Помещений не хватало, и часто мы занимались за столиком в большом красивом приемном зале. Помню, как-то раз за соседний столик сел человек, и я сразу поняла, что он иностранец. Он внимательно смотрел на нас, слушал, а когда я кончила занятия, подошел ко мне и представился: я новый корреспондент «Монд». Вы так хорошо говорите по-французски, давайте встретимся где-нибудь, проведем вместе время. Казалось бы, прелестный молодой человек, и я так соскучилась по французскому — радуйся! Но я испугалась не только возможности с ним встретиться — это, мне казалось, абсолютно исключено, — но даже того, что стою и разговариваю с ним. Я сказала: что вы, я очень занята, нам здесь не разрешают заниматься частными разговорами, так что вы меня, пожалуйста, извините. То есть как от чумы от него бежала.
Весной сорок шестого года я попробовала вернуться к себе на Каляевку и зажить самостоятельно. Писала диссертацию. Как-то раз пришла домой из библиотеки и не успела поставить чайник — в дверь позвонили. Человек лет тридцати, мне не знакомый. По невыразительности лица я мгновенно догадалась — гэбэшник. У меня не было ни секунды сомнения. Пригласила войти, он бегло осмотрел комнату, мои книжки, подошел к окну, потом попросил разрешения сесть. Очень воспитанный, очень вежливый молодой человек. И сказал:
— Вот что. Нам на месяц нужна твоя комната.
Я не поверила своим ушам.
— То есть как это? Это невозможно. Я не могу без моих книг, я пишу диссертацию, мне негде больше жить.
— Мы тебе снимем номер в гостинице.
Я сопротивлялась. Почему именно я, я не могу, мне необходимы мои книги… Но он жестко дал понять, что спорить бесполезно. Правда, сказал, что, когда мне понадобятся книги, я смогу за ними зайти, только надо предварительно позвонить.
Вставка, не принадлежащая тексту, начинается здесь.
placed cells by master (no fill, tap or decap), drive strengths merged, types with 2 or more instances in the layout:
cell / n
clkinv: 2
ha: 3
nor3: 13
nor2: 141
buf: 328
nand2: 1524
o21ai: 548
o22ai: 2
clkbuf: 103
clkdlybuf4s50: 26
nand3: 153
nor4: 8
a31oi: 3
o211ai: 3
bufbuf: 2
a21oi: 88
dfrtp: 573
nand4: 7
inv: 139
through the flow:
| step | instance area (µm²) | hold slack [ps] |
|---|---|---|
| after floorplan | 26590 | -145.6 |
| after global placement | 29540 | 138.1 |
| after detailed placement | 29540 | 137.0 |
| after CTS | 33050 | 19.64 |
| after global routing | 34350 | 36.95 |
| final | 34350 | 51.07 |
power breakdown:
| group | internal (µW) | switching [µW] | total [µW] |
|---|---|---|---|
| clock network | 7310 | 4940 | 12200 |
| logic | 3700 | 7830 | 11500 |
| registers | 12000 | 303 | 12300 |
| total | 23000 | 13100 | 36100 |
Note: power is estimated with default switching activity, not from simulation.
<file path="config.mk">
export PLATFORM = sky130hd
export DESIGN_NAME = lcd_power_sequencer
export DESIGN_NICKNAME = d
export VERILOG_FILES = /design/src/rtl/lcd_power_sequencer.sv
export SDC_FILE = /design/constraint.sdc
export NUM_CORES = 1
export LEC_CHECK = 0
export CAP_MARGIN = 20
export CORE_AREA = 2 2 107 67
export CTS_CLUSTER_SIZE = 20
export DETAILED_ROUTE_END_ITERATION = 10
export DIE_AREA = 0 0 109 69
export GPL_TIMING_DRIVEN = 0
export HOLD_SLACK_MARGIN = 0.02
export MAX_ROUTING_LAYER = met4
export PLACE_DENSITY = 0.55
export RECOVER_POWER = 25
export SLEW_MARGIN = 10
export SYNTH_ARGS = -nofsm -noshare
export SYNTH_HDL_FRONTEND = slang
export SYNTH_SLANG_ARGS = --single-unit
</file>
<file path="constraint.sdc">
create_clock -name iCLK -period 5.9 [get_ports iCLK]
set_clock_uncertainty 0.05 [all_clocks]
set_input_delay 1.18 -clock iCLK [delete_from_list [all_inputs] [get_ports iCLK]]
set_output_delay 1.18 -clock iCLK [all_outputs]
set_load 0.02 [all_outputs]
</file>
И дал мне 24 часа на сборы.
Я вернулась к Иссе. А через несколько дней позвонила под предлогом, что надо взять книги. Женский голос, холодный, бесцветный, ответил — можешь прийти через час.
Я пришла. В моей комнате меня встретили две девицы — строго одетые, коротко стриженные, в туфлях на низком каблуке, а саму комнату я не узнала. Вся мебель сдвинута к одной стене, книги сложены стопками в углу, на столе — нечто массивное и бесформенное, прикрытое простыней. Угадать, что это за предмет, было невозможно. Вероятно, подслушивающий аппарат. В те времена техника не позволяла следить на расстоянии за кем угодно откуда угодно. Я взяла книгу и ушла. И разумеется, никогда не узнала, за кем они охотились.
Летом сорок шестого года мы с Иссой поехали в Геленджик, в дом отдыха университета, и нас оттуда вызвали телеграммой. Очень тяжело была больна и вскоре после этого умерла ее мать. Умерла от рака; когда мы уезжали, болезнь, очевидно, уже начиналась, но Дебора Моисеевна ничего нам не сказала, чтобы мы поехали. Смерть ее была для меня большим горем. Я очень к ней привязалась, я очень благодарна ей не только за то, как она ко мне относилась, но вообще за ее явление. Это был человек, повстречать которого на жизненном пути радостно, важно, человек, целиком занятый не собой, а миром вокруг. И умирала она тоже поразительно. Позвала весь штат больницы, сказала очень четко: ты будешь тем-то работать, на моем месте будет тот-то, — в общем, отдала, как мы читаем в романах девятнадцатого века, последние распоряжения и потом сказала: теперь все уходите, пусть останутся моя сестра, Исса и Лиля. И через час умерла.